→ **Dataset items**:
------

### config.mk
export PLATFORM = sky130hd
export DESIGN_NAME = dhs_diag_top
export DESIGN_NICKNAME = d
export VERILOG_FILES = /design/src/dhs_pkg.sv /design/src/dhs_short_if.sv /design/src/dhs_short_guard.sv /design/src/dhs_diag_top.sv
export VERILOG_INCLUDE_DIRS = /design/src
export SDC_FILE = /design/constraint.sdc
export NUM_CORES = 1
export LEC_CHECK = 0
export ABC_AREA = 0
export BUFFER_PORTS_ARGS = -buffer_cell sky130_fd_sc_hd__buf_2
export CELL_PAD_IN_SITES_DETAIL_PLACEMENT = 1
export CELL_PAD_IN_SITES_GLOBAL_PLACEMENT = 1
export CORE_UTILIZATION = 36
export CTS_CLUSTER_DIAMETER = 30
export CTS_CLUSTER_SIZE = 12
export DETAILED_ROUTE_END_ITERATION = 10
export PLACE_DENSITY = 0.86
export SLEW_MARGIN = 20
export SYNTH_ARGS = -nofsm -noshare
export SYNTH_HDL_FRONTEND = slang
export SYNTH_SLANG_ARGS = --single-unit
### constraint.sdc
create_clock -name clk -period 1.8 [get_ports clk]
set_input_delay 0.09 -clock clk [delete_from_list [all_inputs] [get_ports clk]]
set_output_delay 0.09 -clock clk [all_outputs]
set_load 0.01 [all_outputs]
--- config.mk ---
export PLATFORM = sky130hd
export DESIGN_NAME = rfm_top
export DESIGN_NICKNAME = d
export VERILOG_FILES = /design/src/rfm_fail_counter.v /design/src/rfm_top.v
export VERILOG_INCLUDE_DIRS = /design/src /design/src/common
export SDC_FILE = /design/constraint.sdc
export NUM_CORES = 1
export LEC_CHECK = 0
export ABC_AREA = 1
export BUFFER_PORTS_ARGS = -buffer_cell sky130_fd_sc_hd__buf_2
export CAP_MARGIN = 30
export CORE_MARGIN = 1
export CORE_UTILIZATION = 30
export CTS_CLUSTER_DIAMETER = 60
export CTS_CLUSTER_SIZE = 30
export DETAILED_ROUTE_END_ITERATION = 10
export SYNTH_ARGS = -nofsm -noshare
export SYNTH_HDL_FRONTEND = slang
export SYNTH_SLANG_ARGS = --single-unit
--- constraint.sdc ---
create_clock -name mclk_i -period 23.5 [get_ports mclk_i]
set_input_delay 4.7 -clock mclk_i [delete_from_list [all_inputs] [get_ports mclk_i]]
set_output_delay 4.7 -clock mclk_i [all_outputs]
set_load 0.005 [all_outputs]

------

An exact copy of the lines above between the line holding "set_output_delay 0.09 -clock" and the line holding "set_output_delay 4.7 -clock", inclusive, is the whole answer.

→ **WRITTEN SOLUTION**:
set_output_delay 0.09 -clock clk [all_outputs]
set_load 0.01 [all_outputs]
--- config.mk ---
export PLATFORM = sky130hd
export DESIGN_NAME = rfm_top
export DESIGN_NICKNAME = d
export VERILOG_FILES = /design/src/rfm_fail_counter.v /design/src/rfm_top.v
export VERILOG_INCLUDE_DIRS = /design/src /design/src/common
export SDC_FILE = /design/constraint.sdc
export NUM_CORES = 1
export LEC_CHECK = 0
export ABC_AREA = 1
export BUFFER_PORTS_ARGS = -buffer_cell sky130_fd_sc_hd__buf_2
export CAP_MARGIN = 30
export CORE_MARGIN = 1
export CORE_UTILIZATION = 30
export CTS_CLUSTER_DIAMETER = 60
export CTS_CLUSTER_SIZE = 30
export DETAILED_ROUTE_END_ITERATION = 10
export SYNTH_ARGS = -nofsm -noshare
export SYNTH_HDL_FRONTEND = slang
export SYNTH_SLANG_ARGS = --single-unit
--- constraint.sdc ---
create_clock -name mclk_i -period 23.5 [get_ports mclk_i]
set_input_delay 4.7 -clock mclk_i [delete_from_list [all_inputs] [get_ports mclk_i]]
set_output_delay 4.7 -clock mclk_i [all_outputs]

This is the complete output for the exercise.